Material provided:
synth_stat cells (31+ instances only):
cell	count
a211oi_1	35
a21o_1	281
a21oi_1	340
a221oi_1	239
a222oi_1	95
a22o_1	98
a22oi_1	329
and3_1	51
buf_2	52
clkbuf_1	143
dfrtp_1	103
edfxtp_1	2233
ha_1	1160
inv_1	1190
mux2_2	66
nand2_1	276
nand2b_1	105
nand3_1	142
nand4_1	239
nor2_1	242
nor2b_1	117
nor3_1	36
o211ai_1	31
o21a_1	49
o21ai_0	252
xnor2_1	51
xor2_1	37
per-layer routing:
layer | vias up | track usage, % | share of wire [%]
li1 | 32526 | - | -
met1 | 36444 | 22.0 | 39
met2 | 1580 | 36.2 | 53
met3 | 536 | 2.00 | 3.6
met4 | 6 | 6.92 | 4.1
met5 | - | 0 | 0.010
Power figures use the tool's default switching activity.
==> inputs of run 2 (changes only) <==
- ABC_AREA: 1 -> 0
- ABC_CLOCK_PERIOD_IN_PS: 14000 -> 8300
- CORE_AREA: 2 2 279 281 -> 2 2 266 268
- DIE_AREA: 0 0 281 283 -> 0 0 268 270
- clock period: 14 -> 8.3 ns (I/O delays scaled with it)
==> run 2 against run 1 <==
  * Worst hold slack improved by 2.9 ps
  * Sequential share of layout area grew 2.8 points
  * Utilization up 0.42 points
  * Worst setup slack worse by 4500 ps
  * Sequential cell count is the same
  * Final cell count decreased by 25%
$ cat config.mk
export PLATFORM = sky130hd
export DESIGN_NAME = utf8_token_budget_truncator
export DESIGN_NICKNAME = d
export VERILOG_FILES = /design/src/hw/rtl/utb_pkg.sv /design/src/hw/rtl/utf8_token_budget_truncator.sv /design/src/hw/rtl/utb_feed.sv
export VERILOG_INCLUDE_DIRS = /design/src /design/src/hw/rtl
export SDC_FILE = /design/constraint.sdc
export NUM_CORES = 1
export LEC_CHECK = 0
export BUFFER_PORTS_ARGS = -buffer_cell sky130_fd_sc_hd__buf_4
export CAP_MARGIN = 30
export CORE_MARGIN = 10
export CORE_UTILIZATION = 30
export CTS_CLUSTER_DIAMETER = 120
export CTS_CLUSTER_SIZE = 8
export DETAILED_ROUTE_END_ITERATION = 16
export GPL_TIMING_DRIVEN = 0
export PLACE_DENSITY_LB_ADDON = 0.05
export SLEW_MARGIN = 25
export SYNTH_ARGS = -nofsm -noshare
export SYNTH_HDL_FRONTEND = slang
export SYNTH_SLANG_ARGS = --single-unit
$ cat constraint.sdc
create_clock -name clk_i -period 12.4 [get_ports clk_i]
set_clock_uncertainty 0.05 [all_clocks]
set_input_delay 0.62 -clock clk_i [delete_from_list [all_inputs] [get_ports clk_i]]
set_output_delay 0.62 -clock clk_i [all_outputs]
set_load 0.05 [all_outputs]
$ cat src/hw/rtl/utf8_token_budget_truncator_assert.svh
// ----------------------------------------------------------------------------
// Assertion macros for the token budget truncator
// Concurrent checks on clk_i, disabled while rst_ni is low; empty in synthesis.
// ----------------------------------------------------------------------------
`ifndef UTF8_TOKEN_BUDGET_TRUNCATOR_ASSERT_SVH
`define UTF8_TOKEN_BUDGET_TRUNCATOR_ASSERT_SVH

`ifndef SYNTHESIS
// plain property, checked every clock
`define UTB_ASSERT(lbl, prop, msg) \
  lbl: assert property (@(posedge clk_i) disable iff (!rst_ni) (prop)) else $error(msg);
// same-cycle implication
`define UTB_ASSERT_IMP(lbl, ante, cons, msg) \
  lbl: assert property (@(posedge clk_i) disable iff (!rst_ni) (ante) |-> (cons)) \
    else $error(msg);
`else
`define UTB_ASSERT(lbl, prop, msg)
`define UTB_ASSERT_IMP(lbl, ante, cons, msg)
`endif

`endif

$ cat src/hw/rtl/utb_pkg.sv
// ----------------------------------------------------------------------------
// utb_pkg
// Types, constants and helpers shared by the token budget truncator.
// ----------------------------------------------------------------------------
`default_nettype none

package utb_pkg;

  localparam int unsigned MaxBytes       = 65536;
  localparam int unsigned ReservedTokens = 3;

  localparam int unsigned CntW  = 17;  // token counts, byte positions
  localparam int unsigned PosW  = 16;  // positions of bytes below the limit
  localparam int unsigned WordW = 15;  // per-word token count
  localparam int unsigned SeqW  = 15;  // sequence length register

  localparam logic [WordW-1:0] WordSat = '1;

  localparam logic [7:0] ByteCont    = 8'h80;  // 10xxxxxx
  localparam logic [7:0] ByteTopMask = 8'hC0;
  localparam logic [7:0] LeadThree   = 8'hE0;
  localparam logic [7:0] LeadFour    = 8'hF0;
  localparam logic [7:0] ChSpace     = 8'h20;
  localparam logic [7:0] ChTab       = 8'h09;
  localparam logic [7:0] ChLf        = 8'h0A;
  localparam logic [7:0] ChCr        = 8'h0D;

  typedef enum logic [1:0] {
    OP_QUERY_BYTE   = 2'd0,
    OP_QUERY_END    = 2'd1,
    OP_PASSAGE_BYTE = 2'd2,
    OP_PASSAGE_END  = 2'd3
  } opcode_e;

  typedef enum logic [1:0] {
    CAT_NORMAL    = 2'd0,
    CAT_TRUNCATED = 2'd1,
    CAT_EXTREME   = 2'd2
  } category_e;

  // per-text counting state
  typedef struct packed {
    logic [CntW-1:0]  token_total;
    logic [WordW-1:0] word_tokens;
    logic [1:0]       word_phase;
    logic             in_word;
    logic [PosW-1:0]  word_base;
    logic [1:0]       skip_left;
    logic [CntW-1:0]  byte_pos;
    logic [PosW-1:0]  last_whole_pos;
    logic             cut_found;
    logic [CntW-1:0]  cut_pos;
  } text_t;

  function automatic logic [CntW-1:0] sat_cnt(input logic [CntW:0] s);
    return s[CntW] ? {CntW{1'b1}} : s[CntW-1:0];
  endfunction

  // closes the open ASCII word, recording the first cut on a passage
  function automatic text_t close_word(input text_t t, input logic passage,
                                       input logic [SeqW-1:0] bud);
    text_t         r;
    logic [CntW:0] sum;
    r   = t;
    sum = {1'b0, t.token_total} + (CntW+1)'(t.word_tokens);
    if (t.in_word) begin
      if (passage && !t.cut_found && sum > (CntW+1)'(bud)) begin
        r.cut_found = 1'b1;
        r.cut_pos   = CntW'(t.word_base);
      end
      r.token_total = sat_cnt(sum);
    end
    r.in_word     = 1'b0;
    r.word_tokens = '0;
    r.word_phase  = '0;
    return r;
  endfunction

endpackage

`default_nettype wire

$ cat src/hw/rtl/utf8_token_budget_truncator.sv
// ----------------------------------------------------------------------------
// utf8_token_budget_truncator
// Token estimate of a query and a passage, and the passage prefix to keep.
// ----------------------------------------------------------------------------
// Usage:
//   Input channel (in_valid_i/in_ready_o) carries one item per byte or end
//   marker: query bytes, query end, passage bytes, passage end.
//   Output channel (out_valid_o/out_ready_i) carries one result item per
//   passage end: category, both token counts, kept length and flags.
//   cfg_we_i/cfg_wdata_i write the sequence length, only while the block is idle;
//   the user must ensure it, the block does not enforce it. The result register
//   loads at the edge the passage end item is taken, so the result can be
//   taken in the next cycle. Throughput: one item per cycle, every opcode,
//   unless stalled; the counting state is updated at the edge an item is
//   taken, by a single pass of logic (word close, segment add, budget compare).
//   Stall: while a result waits unclaimed, in_ready_o follows out_ready_i,
//   so a new item still enters in the cycle the waiting result is taken.
//   Reset: counting state clears, no result pending, sequence length = 512.
//   After each result the text state clears; the register keeps its value.
// ----------------------------------------------------------------------------
`default_nettype none
`include "utf8_token_budget_truncator_assert.svh"

module utf8_token_budget_truncator (
  input  logic                       clk_i,
  input  logic                       rst_ni,
  input  logic                       cfg_we_i,
  input  logic [utb_pkg::SeqW-1:0]   cfg_wdata_i,
  input  logic                       in_valid_i,
  output logic                       in_ready_o,
  input  logic [1:0]                 opcode_i,
  input  logic [7:0]                 text_byte_i,
  output logic                       out_valid_o,
  input  logic                       out_ready_i,
  output logic [1:0]                 category_o,
  output logic [utb_pkg::CntW-1:0]   passage_tokens_o,
  output logic [utb_pkg::CntW-1:0]   query_tokens_o,
  output logic [utb_pkg::CntW-1:0]   kept_length_o,
  output logic                       score_zero_o,
  output logic                       too_long_o
);
  import utb_pkg::*;

  // state
  logic [SeqW-1:0] max_q;
  text_t           text_q, text_d;
  logic [CntW-1:0] query_count_q, query_count_d;
  logic            overflow_q, overflow_d;
  logic            passage_open_q, passage_open_d;

  // result register
  logic            out_valid_q, out_valid_d;
  category_e       category_q, category_d;
  logic [CntW-1:0] ptok_q, ptok_d;
  logic [CntW-1:0] qtok_q, qtok_d;
  logic [CntW-1:0] kept_q, kept_d;
  logic            too_long_q, too_long_d;

  logic            accept;
  opcode_e         op;
  logic [CntW:0]   q_sum;
  logic [CntW-1:0] q_close;
  logic            closing;
  text_t           text_pre;
  logic [CntW-1:0] qc_eff;
  logic [CntW:0]   need;
  logic [SeqW-1:0] budget;
  text_t           feed_in;
  text_t           feed_out;
  logic            feed_ovf;
  logic            feed_psg;
  text_t           closed;
  logic [CntW-1:0] p_tok;
  logic [CntW-1:0] limit4;

  assign in_ready_o = !out_valid_q || out_ready_i;
  assign accept     = in_valid_i && in_ready_o;
  assign op         = opcode_e'(opcode_i);

  // closing the query: flush the open word, non-empty text counts at least 1
  assign q_sum   = {1'b0, text_q.token_total}
                 + (text_q.in_word ? (CntW+1)'(text_q.word_tokens) : '0);
  assign q_close = (text_q.byte_pos != '0 && sat_cnt(q_sum) == '0) ? CntW'(1)
                                                                     : sat_cnt(q_sum);

  // passage traffic with query bytes pending closes the query on the way
  assign closing  = !passage_open_q && (text_q.byte_pos != '0);
  assign text_pre = closing ? text_t'('0) : text_q;
  assign qc_eff   = closing ? q_close : query_count_q;

  // budget = max(0, sequence length - query - reserved)
  assign need   = (CntW+1)'(qc_eff) + (CntW+1)'(ReservedTokens);
  assign budget = ((CntW+1)'(max_q) > need) ? SeqW'((CntW+1)'(max_q) - need) : '0;

  assign feed_psg = (op == OP_PASSAGE_BYTE);
  assign feed_in  = feed_psg ? text_pre : text_q;

  utb_feed u_feed (
    .text_i     (feed_in),
    .byte_i     (text_byte_i),
    .passage_i  (feed_psg),
    .budget_i   (budget),
    .text_o     (feed_out),
    .overflow_o (feed_ovf)
  );

  // passage end: close the last word and form the result
  assign closed = close_word(text_pre, 1'b1, budget);
  assign p_tok  = (text_pre.byte_pos != '0 && closed.token_total == '0) ? CntW'(1)
                                                                        : closed.token_total;
  assign limit4 = {max_q, 2'b00};

  always_comb begin
    text_d         = text_q;
    query_count_d  = query_count_q;
    overflow_d     = overflow_q;
    passage_open_d = passage_open_q;
    if (accept) begin
      case (op)
        OP_QUERY_BYTE: begin
          if (!passage_open_q) begin
            text_d     = feed_out;
            overflow_d = overflow_q | feed_ovf;
          end
        end
        OP_QUERY_END: begin
          if (!passage_open_q) begin
            query_count_d = q_close;
            text_d        = '0;
          end
        end
        OP_PASSAGE_BYTE: begin
          query_count_d  = qc_eff;
          passage_open_d = 1'b1;
          text_d         = feed_out;
          overflow_d     = overflow_q | feed_ovf;
        end
        OP_PASSAGE_END: begin
          text_d         = '0;
          query_count_d  = '0;
          overflow_d     = 1'b0;
          passage_open_d = 1'b0;
        end
        default: begin
          text_d = text_q;
        end
      endcase
    end
  end

  always_comb begin
    out_valid_d = out_valid_q && !out_ready_i;
    category_d  = category_q;
    ptok_d      = ptok_q;
    qtok_d      = qtok_q;
    kept_d      = kept_q;
    too_long_d  = too_long_q;
    if (accept && op == OP_PASSAGE_END) begin
      out_valid_d = 1'b1;
      ptok_d      = p_tok;
      qtok_d      = qc_eff;
      too_long_d  = overflow_q;
      if (p_tok <= CntW'(budget)) begin
        category_d = CAT_NORMAL;
        kept_d     = text_pre.byte_pos;
      end else if (p_tok > limit4) begin
        category_d = CAT_EXTREME;
        kept_d     = '0;
      end else begin
        category_d = CAT_TRUNCATED;
        if (budget == '0) begin
          kept_d = '0;
        end else if (closed.cut_found) begin
          kept_d = closed.cut_pos;
        end else begin
          kept_d = text_pre.byte_pos;
        end
      end
    end
  end

  always_ff @(posedge clk_i or negedge rst_ni) begin
    if (!rst_ni) begin
      max_q          <= SeqW'(512);
      text_q         <= '0;
      query_count_q  <= '0;
      overflow_q     <= 1'b0;
      passage_open_q <= 1'b0;
      out_valid_q    <= 1'b0;
    end else begin
      if (cfg_we_i) begin
        max_q <= cfg_wdata_i;
      end
      text_q         <= text_d;
      query_count_q  <= query_count_d;
      overflow_q     <= overflow_d;
      passage_open_q <= passage_open_d;
      out_valid_q    <= out_valid_d;
    end
  end

  always_ff @(posedge clk_i) begin
    category_q <= category_d;
    ptok_q     <= ptok_d;
    qtok_q     <= qtok_d;
    kept_q     <= kept_d;
    too_long_q <= too_long_d;
  end

  assign out_valid_o      = out_valid_q;
  assign category_o       = category_q;
  assign passage_tokens_o = ptok_q;
  assign query_tokens_o   = qtok_q;
  assign kept_length_o    = kept_q;
  assign score_zero_o     = (category_q == CAT_EXTREME);
  assign too_long_o       = too_long_q;

  // checks
  `UTB_ASSERT(a_pos_bound, text_q.byte_pos <= CntW'(MaxBytes), "byte position past limit")
  `UTB_ASSERT_IMP(a_cut_in_psg, text_q.cut_found, passage_open_q, "cut outside a passage")
  `UTB_ASSERT_IMP(a_close_gives_result, $fell(passage_open_q), out_valid_q,
                  "passage closed without a result")
  `UTB_ASSERT_IMP(a_extreme_keeps_none, out_valid_q && category_q == CAT_EXTREME,
                  kept_q == '0, "extremely long passage keeps bytes")
  `UTB_ASSERT_IMP(a_kept_in_text, out_valid_q && category_q != CAT_EXTREME,
                  kept_q <= CntW'(MaxBytes), "kept length beyond text")

endmodule

`default_nettype wire

$ cat src/hw/rtl/utb_feed.sv
// ----------------------------------------------------------------------------
// utb_feed
// One text byte into the counting state: words, multibyte leads, cut search.
// ----------------------------------------------------------------------------
`default_nettype none

module utb_feed (
  input  utb_pkg::text_t             text_i,
  input  logic [7:0]                 byte_i,
  input  logic                       passage_i,
  input  logic [utb_pkg::SeqW-1:0]   budget_i,
  output utb_pkg::text_t             text_o,
  output logic                       overflow_o
);
  import utb_pkg::*;

  logic [PosW-1:0] pos;
  logic            is_cont;
  logic [1:0]      seg;
  logic [PosW-1:0] seg_base;
  logic [CntW:0]   seg_sum;
  text_t           t;

  assign pos     = text_i.byte_pos[PosW-1:0];
  assign is_cont = (byte_i & ByteTopMask) == ByteCont;

  always_comb begin
    t          = text_i;
    overflow_o = 1'b0;
    seg        = (byte_i >= LeadThree) ? 2'd2 : 2'd1;
    seg_base   = is_cont ? text_i.last_whole_pos : pos;
    seg_sum    = '0;
    if (text_i.byte_pos >= CntW'(MaxBytes)) begin
      overflow_o = 1'b1;
    end else begin
      if (text_i.skip_left != 2'd0) begin
        t.skip_left = text_i.skip_left - 2'd1;
      end else if (!byte_i[7]) begin
        if (byte_i inside {ChSpace, ChTab, ChLf, ChCr}) begin
          t = close_word(text_i, passage_i, budget_i);
        end else begin
          if (!text_i.in_word) begin
            t.in_word     = 1'b1;
            t.word_base   = pos;
            t.word_tokens = '0;
            t.word_phase  = '0;
          end
          // one token per three bytes, counted on the first of each three
          if (t.word_phase == 2'd0 && t.word_tokens != WordSat) begin
            t.word_tokens = t.word_tokens + WordW'(1);
          end
          t.word_phase = (t.word_phase >= 2'd2) ? 2'd0 : t.word_phase + 2'd1;
        end
      end else begin
        t       = close_word(text_i, passage_i, budget_i);
        seg_sum = {1'b0, t.token_total} + (CntW+1)'(seg);
        if (passage_i && !t.cut_found && seg_sum > (CntW+1)'(budget_i)) begin
          t.cut_found = 1'b1;
          t.cut_pos   = CntW'(seg_base);
        end
        t.token_total = sat_cnt(seg_sum);
        t.skip_left   = (byte_i >= LeadFour)  ? 2'd3 :
                        (byte_i >= LeadThree) ? 2'd2 : 2'd1;
      end
      if (!is_cont) begin
        t.last_whole_pos = pos;
      end
      t.byte_pos = text_i.byte_pos + CntW'(1);
    end
  end

  assign text_o = t;

endmodule

`default_nettype wire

Directions:
Only the lines that contain the string "LeadThree" should be copied from the entries above.

Task solution:
  localparam logic [7:0] LeadThree   = 8'hE0;
    seg        = (byte_i >= LeadThree) ? 2'd2 : 2'd1;
                        (byte_i >= LeadThree) ? 2'd2 : 2'd1;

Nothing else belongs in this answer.